強く揺さぶられた自分の感情と、押し付けられた男の感情。その狭間で魂のバランスを崩しながらも、シン達へ牙を向けていた。
躯として操られたカランコエの村人もまた、シンやフェリーと戦いたくはなかった。
魂が有していた記憶が彼らを揺さぶる事に効果的。ただそれだけの理由で、掘り起こされ、使い倒される。

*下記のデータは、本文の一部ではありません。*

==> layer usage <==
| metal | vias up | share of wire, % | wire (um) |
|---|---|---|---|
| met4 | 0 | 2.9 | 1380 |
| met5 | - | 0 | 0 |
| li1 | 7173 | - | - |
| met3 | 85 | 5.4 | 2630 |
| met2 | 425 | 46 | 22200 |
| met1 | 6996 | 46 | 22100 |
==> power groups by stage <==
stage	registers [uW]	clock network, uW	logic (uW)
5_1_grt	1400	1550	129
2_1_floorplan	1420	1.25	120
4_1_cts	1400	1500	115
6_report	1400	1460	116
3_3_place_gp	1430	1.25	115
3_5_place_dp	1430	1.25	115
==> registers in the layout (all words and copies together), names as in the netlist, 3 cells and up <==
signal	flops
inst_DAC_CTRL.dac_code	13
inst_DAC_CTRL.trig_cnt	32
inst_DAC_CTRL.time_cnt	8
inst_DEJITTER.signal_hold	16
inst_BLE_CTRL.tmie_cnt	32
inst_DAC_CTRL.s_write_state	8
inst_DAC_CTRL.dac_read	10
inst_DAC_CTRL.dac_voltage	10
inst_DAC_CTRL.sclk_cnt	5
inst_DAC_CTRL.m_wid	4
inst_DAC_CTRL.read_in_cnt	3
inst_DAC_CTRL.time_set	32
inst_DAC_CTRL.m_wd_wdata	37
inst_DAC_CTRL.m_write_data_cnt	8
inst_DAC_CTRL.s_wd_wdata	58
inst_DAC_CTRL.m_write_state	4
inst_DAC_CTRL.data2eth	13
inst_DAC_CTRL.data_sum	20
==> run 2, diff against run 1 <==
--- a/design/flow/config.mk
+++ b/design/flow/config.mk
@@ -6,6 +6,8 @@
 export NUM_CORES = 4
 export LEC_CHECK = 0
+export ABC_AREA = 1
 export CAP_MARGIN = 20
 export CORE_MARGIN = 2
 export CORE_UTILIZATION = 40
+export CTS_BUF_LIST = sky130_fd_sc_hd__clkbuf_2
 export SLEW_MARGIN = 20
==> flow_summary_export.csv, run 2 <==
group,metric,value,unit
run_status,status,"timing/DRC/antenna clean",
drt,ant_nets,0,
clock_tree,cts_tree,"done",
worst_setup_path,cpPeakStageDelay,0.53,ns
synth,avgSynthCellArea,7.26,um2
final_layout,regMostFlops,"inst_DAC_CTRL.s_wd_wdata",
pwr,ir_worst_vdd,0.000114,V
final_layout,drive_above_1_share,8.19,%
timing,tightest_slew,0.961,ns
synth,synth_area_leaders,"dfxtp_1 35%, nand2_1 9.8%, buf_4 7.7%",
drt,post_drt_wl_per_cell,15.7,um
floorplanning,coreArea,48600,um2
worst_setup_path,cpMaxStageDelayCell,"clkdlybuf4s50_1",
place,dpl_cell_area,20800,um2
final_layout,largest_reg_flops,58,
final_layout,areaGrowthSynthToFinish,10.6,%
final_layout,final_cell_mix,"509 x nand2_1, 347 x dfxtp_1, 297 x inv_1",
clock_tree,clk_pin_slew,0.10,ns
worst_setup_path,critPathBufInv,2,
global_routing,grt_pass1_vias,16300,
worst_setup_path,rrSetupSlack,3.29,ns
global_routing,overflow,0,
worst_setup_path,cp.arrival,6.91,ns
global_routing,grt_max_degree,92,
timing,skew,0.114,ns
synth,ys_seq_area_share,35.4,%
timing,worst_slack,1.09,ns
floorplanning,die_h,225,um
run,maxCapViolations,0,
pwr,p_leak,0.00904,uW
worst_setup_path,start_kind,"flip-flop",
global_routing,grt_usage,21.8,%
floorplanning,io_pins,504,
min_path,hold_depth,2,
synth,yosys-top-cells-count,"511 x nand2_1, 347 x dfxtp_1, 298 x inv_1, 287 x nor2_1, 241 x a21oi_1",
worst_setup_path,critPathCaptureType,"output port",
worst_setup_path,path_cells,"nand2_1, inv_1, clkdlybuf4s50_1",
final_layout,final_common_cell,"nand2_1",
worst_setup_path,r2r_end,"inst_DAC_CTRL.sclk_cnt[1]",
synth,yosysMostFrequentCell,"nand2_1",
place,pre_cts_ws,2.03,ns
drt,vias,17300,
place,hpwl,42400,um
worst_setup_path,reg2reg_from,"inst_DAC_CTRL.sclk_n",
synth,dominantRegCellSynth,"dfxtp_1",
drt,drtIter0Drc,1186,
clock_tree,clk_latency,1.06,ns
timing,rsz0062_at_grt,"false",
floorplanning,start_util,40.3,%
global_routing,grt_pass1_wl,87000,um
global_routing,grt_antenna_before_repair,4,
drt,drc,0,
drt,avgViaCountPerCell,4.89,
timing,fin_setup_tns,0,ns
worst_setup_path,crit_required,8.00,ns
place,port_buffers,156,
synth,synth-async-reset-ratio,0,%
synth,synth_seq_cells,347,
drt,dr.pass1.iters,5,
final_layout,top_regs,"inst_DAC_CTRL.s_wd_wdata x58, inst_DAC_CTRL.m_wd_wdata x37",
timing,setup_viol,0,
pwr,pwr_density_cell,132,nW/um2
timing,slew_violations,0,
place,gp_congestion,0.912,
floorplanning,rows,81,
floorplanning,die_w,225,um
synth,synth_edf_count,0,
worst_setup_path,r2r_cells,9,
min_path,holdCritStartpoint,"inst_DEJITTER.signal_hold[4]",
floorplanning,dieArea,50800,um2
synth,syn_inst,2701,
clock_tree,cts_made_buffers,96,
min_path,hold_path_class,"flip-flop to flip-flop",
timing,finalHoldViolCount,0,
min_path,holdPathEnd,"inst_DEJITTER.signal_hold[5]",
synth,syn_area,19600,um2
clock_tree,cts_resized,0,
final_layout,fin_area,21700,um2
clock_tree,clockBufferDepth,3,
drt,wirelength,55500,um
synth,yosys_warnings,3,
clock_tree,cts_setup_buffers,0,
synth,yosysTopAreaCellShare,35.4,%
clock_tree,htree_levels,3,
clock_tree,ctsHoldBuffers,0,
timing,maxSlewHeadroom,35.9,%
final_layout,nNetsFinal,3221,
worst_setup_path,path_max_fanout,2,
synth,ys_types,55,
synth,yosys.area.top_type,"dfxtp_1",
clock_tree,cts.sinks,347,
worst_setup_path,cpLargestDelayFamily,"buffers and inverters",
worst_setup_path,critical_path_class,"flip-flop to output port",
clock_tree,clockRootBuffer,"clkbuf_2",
This design comes from an exercise in tuning for small area, a short achievable clock period and few clock cycles per item on the open sky130 flow, not from production work. At most, simulation tests tie the RTL to the original design; equivalence was not proved.

==> inputs of trial 32 <==
Design mult_top, start of the top module:
module mult_top (
    input  logic        clock,
    input  logic        reset,
    input  logic        in_valid,
    input  logic [31:0] in_rs1,
    input  logic [31:0] in_rs2,
    input  logic [5:0]  in_dest,
    input  logic [3:0]  in_bm,
    input  logic [2:0]  in_func,
    output logic        fu_free,
    input  logic [3:0]  b_mm_resolve,
    input  logic        b_mm_mispred,
    input  logic        cdb_gnt,
    output logic        out_valid,
    output logic [31:0] out_result,
    output logic [5:0]  out_dest
);
Settings: LEC_CHECK=0, CAP_MARGIN=20, CORE_MARGIN=2, CORE_UTILIZATION=65, PLACE_DENSITY=0.75, SETUP_SLACK_MARGIN=2.0, SLEW_MARGIN=20, SYNTH_HIERARCHICAL=1, SYNTH_MINIMUM_KEEP_SIZE=0; clock period 6.5 ns.
run.sh (not shown) runs the stock make flow with config.mk's settings and CLKGATE_MAP_FILE= SYNTH_SCRIPT=/design/flow/synth_recipe.tcl, a recipe that flattens the netlist after the stock synthesis.
==> trial 52: changes against trial 32 <==
--- a/flow/config.mk
+++ b/flow/config.mk
@@ -8,7 +8,6 @@
 export CAP_MARGIN = 20
 export CORE_MARGIN = 2
-export CORE_UTILIZATION = 65
-export PLACE_DENSITY = 0.75
-export SETUP_SLACK_MARGIN = 2.0
+export CORE_UTILIZATION = 40
+export PLACE_DENSITY = 0.6
 export SLEW_MARGIN = 20
 export SYNTH_HIERARCHICAL = 1
==> metrics.md <==
| Metric | Value |
|---|---|
| Run status | `finished with violations` |
| Layout violations | `negative setup slack` |
| Slowest CP cell | `fa_1` |
| # setup viols final | `1` |
| Signal buffers share of area | `5.79%` |
| Fmax | `0.152 GHz` |
| Final worst slack | `-0.0596 ns` |
(the above is from trial 52)
==> metrics.md <==
| Metric | Value |
|---|---|
| # setup viols final | `0` |
| Signal buffers share of area | `8.75%` |
| Final worst-path cycle share | `95.5%` |
| CP endpoint kind | `primary output` |
| Post-cts resize count | `241` |
| Slowest CP cell | `fa_2` |
| R2R Path Start | `v_q` |
| Run status | `timing/DRC/antenna clean` |
(the above is from trial 32)
No run of this note included a check of the RTL's function; only the layout flow was run.

* * *

==> v25 <==
Another version of the RTL of mult_top (not shown whole).
export LEC_CHECK = 0
export CAP_MARGIN = 20
export CORE_MARGIN = 2
export CORE_UTILIZATION = 65
export PLACE_DENSITY = 0.75
export SETUP_SLACK_MARGIN = 2.0
export SLEW_MARGIN = 20
export SYNTH_HIERARCHICAL = 1
export SYNTH_MINIMUM_KEEP_SIZE = 0
create_clock -name core_clock -period 6.5 [get_ports {clock}]
==> v7: changes against v25 <==
==> flow/flow/run.sh (new file) <==
#!/bin/bash
# The standard layout (standard.sh) with two changes to how it is made:
# the input and output ports get plain buf_2 buffers (buffer_ports would
# otherwise pick a delay cell), and clock-tree synthesis inserts no dummy
# loads.  The full make output goes to standard.log in the work folder.
set -euo pipefail
export BUFFER_PORTS_ARGS="-buffer_cell sky130_fd_sc_hd__buf_2"
export CTS_ARGS="-sink_clustering_enable -repair_clock_nets -dont_use_dummy_load -buf_list {sky130_fd_sc_hd__clkbuf_4 sky130_fd_sc_hd__clkbuf_8}"
bash standard.sh > standard.log 2>&1
==> flow/standard.sh (new file) <==
#!/bin/bash
# synth_recipe.tcl (not shown) runs the flow's synth.tcl, then flattens the netlist and writes it again
# the make line also repeats each setting of config.mk as NAME=value (left out here)
make -C /OpenROAD-flow-scripts/flow DESIGN_CONFIG=/design/flow/config.mk WORK_HOME=/design/flow/orfs CLKGATE_MAP_FILE= SYNTH_SCRIPT=/design/flow/synth_recipe.tcl "${@:-finish}"
CORE_UTILIZATION = 50   (was 65)
CTS_BUF_LIST = sky130_fd_sc_hd__clkbuf_4 sky130_fd_sc_hd__clkbuf_8   (was unset)
PLACE_DENSITY = 0.65   (was 0.75)
removed: flow/run.sh
==> v16: changes against v25 <==
==> flow/flow/run.sh (new file) <==
#!/bin/bash
# The standard layout (standard.sh) with two changes to how it is made:
# the input and output ports get plain buf_2 buffers (buffer_ports would
# otherwise pick a delay cell), and clock-tree synthesis inserts no dummy
# loads.  The full make output goes to standard.log in the work folder.
set -euo pipefail
export BUFFER_PORTS_ARGS="-buffer_cell sky130_fd_sc_hd__buf_2"
export CTS_ARGS="-sink_clustering_enable -repair_clock_nets -dont_use_dummy_load -buf_list {sky130_fd_sc_hd__clkbuf_4 sky130_fd_sc_hd__clkbuf_8}"
bash standard.sh > standard.log 2>&1
==> flow/standard.sh (new file) <==
#!/bin/bash
# synth_recipe.tcl (not shown) runs the flow's synth.tcl, then flattens the netlist and writes it again
# the make line also repeats each setting of config.mk as NAME=value (left out here)
make -C /OpenROAD-flow-scripts/flow DESIGN_CONFIG=/design/flow/config.mk WORK_HOME=/design/flow/orfs CLKGATE_MAP_FILE= SYNTH_SCRIPT=/design/flow/synth_recipe.tcl "${@:-finish}"
CORE_UTILIZATION = 50   (was 65)
CTS_BUF_LIST = sky130_fd_sc_hd__clkbuf_4 sky130_fd_sc_hd__clkbuf_8   (was unset)
PLACE_DENSITY = 0.65   (was 0.75)
SETUP_SLACK_MARGIN = 1.5   (was 2.0)
removed: flow/run.sh
==> summary.txt <==
v25 stopped in global routing (5_1_grt). v7 finished with timing, DRC and antenna clean. v16 ran to the end with no violations.
Die area is the same in v16 and v7.
Worst setup slack: v7 is better than v16 (9.1 ps).
In clock skew, v7 and v16 hardly differ.
Against v16, the utilization of v7 is higher by 5.5 points.
Against v7, the routed wire length of v16 is higher by about 1.6%.
In count of clock-buffer cells in the layout, v7 and v16 do not differ.
In v16 the cell area is lower than in v7, by about 8%.
Testbench counts of v25, summed over its fixed seeds: cycles 6,414, items 4,800.
Testbench counts of v7, summed over its fixed seeds: cycles 6,414, items 4,800.
Testbench counts of v16, summed over its fixed seeds: cycles 6,414, items 4,800.

==> static timing again, ports no longer ideal <==
The flow's constraints put no driver on any port. The routed layouts listed below were extracted and timed again, unchanged, in two steps. Step 1, drivers: a clkbuf_16 drives clock and a buf_2 each remaining input, both assumed. Step 2 moves the port delays by t, midway between the first and last clock arrival at a register: inputs arrive t later, outputs are due t later. That takes back most of the time a late clock gives input paths. Slacks: ideal / step 1 / step 2; pairs: ideal / step 1.
run	shift t [ns]	setup slack, ns	worst hold slack (ns)	clock arrival spread, ns
trial 32	0.617	0.294 / 0.228 / 0.845	0.508 / 0.508 / 0.508	0.015 / 0.014
trial 52	0.635	-0.060 / -0.118 / 0.517	0.495 / 0.495 / 0.495	0.034 / 0.034
v7	0.516	1.448 / 1.391 / 1.306	0.501 / 0.501 / 0.501	0.036 / 0.037
v16	0.526	1.439 / 1.385 / 0.945	0.496 / 0.496 / 0.496	0.039 / 0.039
For v16, which loses most, drivers alone change the setup slack by -0.054 ns; drivers and shift together by -0.494 ns.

何より下衆であるのが、魂がこの地に眠る以上はいくらでも彼らの再生は利いてしまう。
仮面の男にとって、シンは無駄死になのだ。フェリーを揺さぶる為の駒など、また生み出せば良いのだから。
彼によってフェリーは、シン程の脅威ではない。
現にカランコエでの彼女は、終始動揺を繰り返しているだけだった。
震え、怯え、悔やみ、泣く。
自分では決断できず、懐いていた者相手では決意すら揺らぐ。
彼女を無効化する方法など、いくらでもある。
新たに増えるであろう手駒を利用すれば、それは容易く達成されるに違いない。
彼女にとって一番大切だった者。シン・キーランドを利用すれば。
「さて、では早速シン・キーランドを……」
仮面の男は死霊魔術を用いてシンを蘇らせようと試みる。
この場で散ったばかりなのだから、まだその魂は何処にも消えていないはず。
万が一見失ってしまうよりも先に、共振で掘り起こしておく必要性があった。
「……どういうことだ?」
だが、いくら探してもシンの魂は見つからない。
同じ場所で散った躯達の魂はまだ彷徨っているにも関わらず、シンだけが見つからない。
(爆発で身体と一緒に魂が消し飛んだ? いや、あり得ない)
魂ごと散ってしまう衝撃だった可能性を考慮するが、すぐに自らで否定をする。
それならば、他の魂も消し飛んでいなければ辻褄が合わない。
(まさか――)
男の脳裏に過ったのは、あるひとつの可能性。
あり得ないと思いつつも、辻褄があってしまうもの。
彼の懸念が現実となって姿を現したのは、その直後の事だった。
「見つけたぞ」
背後から聴こえてくる声に、仮面の男は戦慄した。
よく知っている声。憎くて仕方がない声。もう、聴こえてはいけないはずの声が鼓膜を揺さぶる。
「シ――」
仮面の男は、その名を口にする事さえ赦されなかった。
信じられないと振り返ろうとする男の仮面が、銃弾によって吹き飛ばされる。
続いて無慈悲に放たれるのは、魔導砲に装填していた重力弾。
重力が架され、男の膝が崩れ落ちる。
「お前には答えてもらう必要がある。まずはこっちを向け」
低く重い声には、自分とは比べ物にならない程の怒りが込められていた。
意にそぐわぬ行動をすれば、即座に殺される。好機を見計らうべきだと、男はシンの指示に従った。
割れた仮面から覗かせる顔が、シンを見上げる。
二人を隔てるものは、シンの持つ銃口のみ。
「お前は――」
「やあ、久しぶりだね。シン・キーランド。いや、『牙』」
濁り切った男の眼を見て、シンは言葉を失う。
思わぬ形で、見知った男との10年ぶりの邂逅を果たしてしまった。
かつて、自分がクリムを殺した時。
自分を人殺しの世界へ巻き込んだ、紳士の振りをした男との。